Records to use -
########

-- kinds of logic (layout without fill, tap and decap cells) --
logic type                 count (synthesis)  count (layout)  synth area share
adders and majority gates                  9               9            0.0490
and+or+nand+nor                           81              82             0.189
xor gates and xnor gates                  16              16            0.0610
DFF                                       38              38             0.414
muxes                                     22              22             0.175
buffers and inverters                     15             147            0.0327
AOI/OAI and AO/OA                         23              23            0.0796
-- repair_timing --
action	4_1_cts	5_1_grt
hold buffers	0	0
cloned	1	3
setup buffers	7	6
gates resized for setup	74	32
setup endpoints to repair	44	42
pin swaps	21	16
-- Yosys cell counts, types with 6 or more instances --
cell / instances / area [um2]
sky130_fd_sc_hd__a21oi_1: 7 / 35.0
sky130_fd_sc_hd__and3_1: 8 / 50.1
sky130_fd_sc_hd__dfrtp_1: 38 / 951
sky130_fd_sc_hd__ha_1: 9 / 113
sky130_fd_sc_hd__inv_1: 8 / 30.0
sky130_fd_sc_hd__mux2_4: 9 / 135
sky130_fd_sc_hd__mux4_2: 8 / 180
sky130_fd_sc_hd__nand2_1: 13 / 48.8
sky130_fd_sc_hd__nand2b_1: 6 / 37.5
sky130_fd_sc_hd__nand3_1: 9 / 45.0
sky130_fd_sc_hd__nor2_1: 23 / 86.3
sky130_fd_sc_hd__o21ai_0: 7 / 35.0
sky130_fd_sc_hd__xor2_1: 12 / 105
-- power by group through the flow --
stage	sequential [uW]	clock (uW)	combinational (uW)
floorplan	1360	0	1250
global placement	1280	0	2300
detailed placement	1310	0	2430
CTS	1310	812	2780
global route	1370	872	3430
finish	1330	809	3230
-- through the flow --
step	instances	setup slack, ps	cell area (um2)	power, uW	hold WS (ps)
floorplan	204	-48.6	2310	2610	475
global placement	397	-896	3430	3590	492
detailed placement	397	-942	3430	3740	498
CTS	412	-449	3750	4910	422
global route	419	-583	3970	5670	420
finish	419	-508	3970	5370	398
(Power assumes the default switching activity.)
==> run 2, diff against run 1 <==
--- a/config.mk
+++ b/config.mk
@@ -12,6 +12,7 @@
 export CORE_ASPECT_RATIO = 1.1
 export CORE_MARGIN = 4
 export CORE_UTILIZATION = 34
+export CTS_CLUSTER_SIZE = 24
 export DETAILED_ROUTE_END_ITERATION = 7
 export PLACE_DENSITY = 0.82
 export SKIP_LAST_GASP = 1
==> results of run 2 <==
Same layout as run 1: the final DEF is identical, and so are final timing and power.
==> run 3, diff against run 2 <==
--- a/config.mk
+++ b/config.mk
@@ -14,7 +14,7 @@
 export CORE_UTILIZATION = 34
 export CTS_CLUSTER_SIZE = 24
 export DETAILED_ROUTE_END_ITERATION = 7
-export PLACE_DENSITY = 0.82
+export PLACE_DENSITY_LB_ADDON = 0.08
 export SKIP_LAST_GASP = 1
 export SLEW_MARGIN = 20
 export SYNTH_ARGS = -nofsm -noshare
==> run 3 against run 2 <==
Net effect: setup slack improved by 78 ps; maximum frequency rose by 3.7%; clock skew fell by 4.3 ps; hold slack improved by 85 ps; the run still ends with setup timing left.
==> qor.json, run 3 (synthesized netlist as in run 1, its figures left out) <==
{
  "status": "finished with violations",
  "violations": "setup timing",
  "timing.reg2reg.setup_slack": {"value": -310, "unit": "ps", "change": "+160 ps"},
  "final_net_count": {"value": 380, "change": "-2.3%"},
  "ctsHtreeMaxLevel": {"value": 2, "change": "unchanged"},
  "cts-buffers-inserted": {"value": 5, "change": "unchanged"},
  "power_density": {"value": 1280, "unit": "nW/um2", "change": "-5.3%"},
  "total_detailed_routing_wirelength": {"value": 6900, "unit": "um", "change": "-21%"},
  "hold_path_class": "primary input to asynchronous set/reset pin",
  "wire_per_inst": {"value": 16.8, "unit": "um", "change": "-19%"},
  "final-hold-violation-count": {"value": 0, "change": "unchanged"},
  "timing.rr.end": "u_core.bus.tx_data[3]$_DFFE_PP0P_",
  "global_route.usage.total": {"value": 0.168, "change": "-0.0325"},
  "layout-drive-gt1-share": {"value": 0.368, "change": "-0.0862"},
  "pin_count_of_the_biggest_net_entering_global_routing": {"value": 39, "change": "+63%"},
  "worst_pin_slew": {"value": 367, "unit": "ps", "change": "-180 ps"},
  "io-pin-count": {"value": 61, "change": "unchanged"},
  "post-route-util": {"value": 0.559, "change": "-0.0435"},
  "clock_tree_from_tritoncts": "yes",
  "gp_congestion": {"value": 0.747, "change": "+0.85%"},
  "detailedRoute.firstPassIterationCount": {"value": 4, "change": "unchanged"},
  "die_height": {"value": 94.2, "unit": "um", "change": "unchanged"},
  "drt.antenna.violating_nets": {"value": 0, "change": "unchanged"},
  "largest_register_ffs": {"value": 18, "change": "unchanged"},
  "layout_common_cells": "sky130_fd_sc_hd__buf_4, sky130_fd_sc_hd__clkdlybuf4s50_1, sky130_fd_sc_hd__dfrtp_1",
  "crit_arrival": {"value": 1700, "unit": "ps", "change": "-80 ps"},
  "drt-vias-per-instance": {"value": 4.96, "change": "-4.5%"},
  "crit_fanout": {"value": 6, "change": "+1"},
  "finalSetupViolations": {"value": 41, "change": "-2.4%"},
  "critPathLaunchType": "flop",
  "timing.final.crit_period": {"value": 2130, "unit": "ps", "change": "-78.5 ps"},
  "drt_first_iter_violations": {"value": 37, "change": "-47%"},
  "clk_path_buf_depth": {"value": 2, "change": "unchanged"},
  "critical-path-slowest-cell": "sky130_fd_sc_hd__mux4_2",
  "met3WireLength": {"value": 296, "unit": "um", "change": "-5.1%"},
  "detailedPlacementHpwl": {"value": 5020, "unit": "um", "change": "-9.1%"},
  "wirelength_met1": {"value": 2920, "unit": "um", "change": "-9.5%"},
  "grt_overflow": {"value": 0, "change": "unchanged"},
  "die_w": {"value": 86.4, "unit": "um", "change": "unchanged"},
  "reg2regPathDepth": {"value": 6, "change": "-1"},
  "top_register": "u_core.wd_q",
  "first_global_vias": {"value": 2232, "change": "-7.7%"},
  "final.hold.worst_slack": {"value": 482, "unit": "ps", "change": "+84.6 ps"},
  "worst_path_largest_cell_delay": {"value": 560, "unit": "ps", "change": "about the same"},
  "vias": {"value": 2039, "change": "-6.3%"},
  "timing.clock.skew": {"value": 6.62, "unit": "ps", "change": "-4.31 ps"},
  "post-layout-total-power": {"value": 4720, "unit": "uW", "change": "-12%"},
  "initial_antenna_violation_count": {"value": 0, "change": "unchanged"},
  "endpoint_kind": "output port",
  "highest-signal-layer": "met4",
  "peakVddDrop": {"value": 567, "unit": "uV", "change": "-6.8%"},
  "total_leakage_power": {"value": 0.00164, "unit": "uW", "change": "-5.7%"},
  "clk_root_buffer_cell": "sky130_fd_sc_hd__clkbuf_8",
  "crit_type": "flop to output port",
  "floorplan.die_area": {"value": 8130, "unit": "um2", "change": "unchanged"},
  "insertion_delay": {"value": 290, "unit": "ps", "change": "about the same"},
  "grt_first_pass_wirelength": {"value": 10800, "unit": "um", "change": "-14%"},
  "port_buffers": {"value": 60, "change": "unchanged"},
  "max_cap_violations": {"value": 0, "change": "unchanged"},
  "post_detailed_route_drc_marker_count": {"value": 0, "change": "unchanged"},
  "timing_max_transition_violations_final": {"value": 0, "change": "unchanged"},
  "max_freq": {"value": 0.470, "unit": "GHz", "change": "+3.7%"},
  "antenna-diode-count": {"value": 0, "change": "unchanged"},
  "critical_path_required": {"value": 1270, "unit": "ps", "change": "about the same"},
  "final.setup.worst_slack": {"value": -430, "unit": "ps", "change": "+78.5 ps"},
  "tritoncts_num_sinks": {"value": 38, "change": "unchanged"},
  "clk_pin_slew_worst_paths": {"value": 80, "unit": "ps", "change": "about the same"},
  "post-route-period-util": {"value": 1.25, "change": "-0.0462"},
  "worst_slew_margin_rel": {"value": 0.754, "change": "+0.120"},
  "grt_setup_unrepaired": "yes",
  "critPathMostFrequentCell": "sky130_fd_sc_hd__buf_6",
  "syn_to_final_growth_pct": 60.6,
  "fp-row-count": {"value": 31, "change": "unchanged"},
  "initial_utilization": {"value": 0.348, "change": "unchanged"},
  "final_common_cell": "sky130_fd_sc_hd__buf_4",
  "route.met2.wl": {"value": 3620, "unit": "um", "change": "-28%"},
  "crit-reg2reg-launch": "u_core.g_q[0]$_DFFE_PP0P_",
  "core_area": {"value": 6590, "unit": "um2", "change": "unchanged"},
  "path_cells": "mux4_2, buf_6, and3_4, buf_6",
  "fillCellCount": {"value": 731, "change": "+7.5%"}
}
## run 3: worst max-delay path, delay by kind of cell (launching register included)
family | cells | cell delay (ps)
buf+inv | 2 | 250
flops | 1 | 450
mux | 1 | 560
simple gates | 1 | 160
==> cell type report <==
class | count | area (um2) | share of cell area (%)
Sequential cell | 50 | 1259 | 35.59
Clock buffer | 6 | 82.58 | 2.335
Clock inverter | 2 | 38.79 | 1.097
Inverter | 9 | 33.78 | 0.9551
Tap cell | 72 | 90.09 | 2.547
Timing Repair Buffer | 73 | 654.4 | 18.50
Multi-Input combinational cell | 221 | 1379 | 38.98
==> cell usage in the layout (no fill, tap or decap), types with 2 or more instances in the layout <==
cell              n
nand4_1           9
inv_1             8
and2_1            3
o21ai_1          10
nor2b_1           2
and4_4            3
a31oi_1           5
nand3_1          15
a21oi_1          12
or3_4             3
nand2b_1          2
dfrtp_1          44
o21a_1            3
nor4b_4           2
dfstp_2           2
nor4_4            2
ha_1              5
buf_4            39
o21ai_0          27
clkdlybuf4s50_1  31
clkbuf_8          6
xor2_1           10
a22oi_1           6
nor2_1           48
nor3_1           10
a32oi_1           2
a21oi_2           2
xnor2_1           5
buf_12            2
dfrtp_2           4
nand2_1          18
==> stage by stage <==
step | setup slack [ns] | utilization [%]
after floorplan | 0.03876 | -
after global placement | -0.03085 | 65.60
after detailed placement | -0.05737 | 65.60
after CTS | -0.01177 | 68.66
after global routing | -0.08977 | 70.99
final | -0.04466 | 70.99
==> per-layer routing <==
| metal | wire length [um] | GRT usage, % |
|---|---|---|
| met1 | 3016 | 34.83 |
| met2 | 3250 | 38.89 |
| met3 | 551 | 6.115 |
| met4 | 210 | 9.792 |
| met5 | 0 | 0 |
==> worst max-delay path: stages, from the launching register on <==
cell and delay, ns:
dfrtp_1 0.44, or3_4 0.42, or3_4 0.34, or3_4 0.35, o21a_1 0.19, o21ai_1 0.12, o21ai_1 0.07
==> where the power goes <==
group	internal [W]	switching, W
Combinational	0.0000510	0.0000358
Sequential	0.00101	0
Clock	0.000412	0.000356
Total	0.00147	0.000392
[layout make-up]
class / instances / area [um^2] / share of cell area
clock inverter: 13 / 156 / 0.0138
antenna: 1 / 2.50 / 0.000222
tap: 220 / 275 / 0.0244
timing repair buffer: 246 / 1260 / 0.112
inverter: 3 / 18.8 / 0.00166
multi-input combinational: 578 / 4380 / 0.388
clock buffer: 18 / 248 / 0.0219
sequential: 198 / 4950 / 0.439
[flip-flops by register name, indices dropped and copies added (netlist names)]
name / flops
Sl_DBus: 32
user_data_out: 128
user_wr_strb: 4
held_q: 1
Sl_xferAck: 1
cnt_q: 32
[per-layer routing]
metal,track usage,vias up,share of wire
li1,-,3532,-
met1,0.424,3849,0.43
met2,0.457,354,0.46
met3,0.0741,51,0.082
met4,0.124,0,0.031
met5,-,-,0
===== config.mk =====
export PLATFORM = sky130hd
export DESIGN_NAME = ascii_dec2bin
export DESIGN_NICKNAME = d
export VERILOG_FILES = /design/src/rtl/ascii_dec2bin.sv
export SDC_FILE = /design/constraint.sdc
export NUM_CORES = 1
export LEC_CHECK = 0
export BUFFER_PORTS_ARGS = -buffer_cell sky130_fd_sc_hd__buf_4
export CORE_ASPECT_RATIO = 1.2
export CORE_UTILIZATION = 58
export CTS_BUF_LIST = sky130_fd_sc_hd__clkbuf_2 sky130_fd_sc_hd__clkbuf_4 sky130_fd_sc_hd__clkbuf_8
export CTS_CLUSTER_DIAMETER = 200
export DETAILED_ROUTE_END_ITERATION = 16
export PLACE_DENSITY = 0.75
export RECOVER_POWER = 25
export SLEW_MARGIN = 40
export SYNTH_ARGS = -nofsm -noshare
export SYNTH_HDL_FRONTEND = slang
export SYNTH_SLANG_ARGS = --single-unit

===== constraint.sdc =====
create_clock -name clk -period 2.2 [get_ports clk]
set_input_delay 0.66 -clock clk [delete_from_list [all_inputs] [get_ports clk]]
set_output_delay 0.66 -clock clk [all_outputs]
set_load 0.005 [all_outputs]
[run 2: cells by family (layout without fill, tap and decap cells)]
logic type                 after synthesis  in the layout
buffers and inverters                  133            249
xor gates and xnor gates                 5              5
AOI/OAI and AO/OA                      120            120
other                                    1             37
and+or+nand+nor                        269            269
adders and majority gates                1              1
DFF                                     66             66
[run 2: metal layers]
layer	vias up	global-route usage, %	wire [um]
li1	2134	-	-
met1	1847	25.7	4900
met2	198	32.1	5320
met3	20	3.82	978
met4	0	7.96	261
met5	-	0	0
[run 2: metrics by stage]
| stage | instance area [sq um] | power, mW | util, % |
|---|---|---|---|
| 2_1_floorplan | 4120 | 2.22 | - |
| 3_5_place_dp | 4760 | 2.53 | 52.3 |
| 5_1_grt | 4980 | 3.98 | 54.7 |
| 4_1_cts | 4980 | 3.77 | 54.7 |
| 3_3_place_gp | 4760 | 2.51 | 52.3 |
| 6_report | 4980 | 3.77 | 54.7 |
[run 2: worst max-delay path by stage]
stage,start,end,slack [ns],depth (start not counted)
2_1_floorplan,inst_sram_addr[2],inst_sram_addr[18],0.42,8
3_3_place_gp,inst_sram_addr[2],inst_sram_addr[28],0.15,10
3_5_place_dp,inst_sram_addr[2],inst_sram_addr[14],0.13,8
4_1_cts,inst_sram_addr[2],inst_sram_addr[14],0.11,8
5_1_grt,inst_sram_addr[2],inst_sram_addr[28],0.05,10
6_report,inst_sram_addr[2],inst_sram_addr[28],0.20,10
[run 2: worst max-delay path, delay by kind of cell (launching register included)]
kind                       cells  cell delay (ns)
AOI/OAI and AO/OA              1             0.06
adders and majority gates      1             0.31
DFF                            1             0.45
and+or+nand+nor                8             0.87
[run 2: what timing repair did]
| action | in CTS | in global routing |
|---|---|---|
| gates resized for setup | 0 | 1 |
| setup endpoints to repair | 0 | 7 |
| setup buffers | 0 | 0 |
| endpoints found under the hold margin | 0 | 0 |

########

Work request -
Final part of the records: return the line that contains "3.98 | 54.7 |" and every line after it, exactly, with no other lines added.

Exercise response -
| 5_1_grt | 4980 | 3.98 | 54.7 |
| 4_1_cts | 4980 | 3.77 | 54.7 |
| 3_3_place_gp | 4760 | 2.51 | 52.3 |
| 6_report | 4980 | 3.77 | 54.7 |
[run 2: worst max-delay path by stage]
stage,start,end,slack [ns],depth (start not counted)
2_1_floorplan,inst_sram_addr[2],inst_sram_addr[18],0.42,8
3_3_place_gp,inst_sram_addr[2],inst_sram_addr[28],0.15,10
3_5_place_dp,inst_sram_addr[2],inst_sram_addr[14],0.13,8
4_1_cts,inst_sram_addr[2],inst_sram_addr[14],0.11,8
5_1_grt,inst_sram_addr[2],inst_sram_addr[28],0.05,10
6_report,inst_sram_addr[2],inst_sram_addr[28],0.20,10
[run 2: worst max-delay path, delay by kind of cell (launching register included)]
kind                       cells  cell delay (ns)
AOI/OAI and AO/OA              1             0.06
adders and majority gates      1             0.31
DFF                            1             0.45
and+or+nand+nor                8             0.87
[run 2: what timing repair did]
| action | in CTS | in global routing |
|---|---|---|
| gates resized for setup | 0 | 1 |
| setup endpoints to repair | 0 | 7 |
| setup buffers | 0 | 0 |
| endpoints found under the hold margin | 0 | 0 |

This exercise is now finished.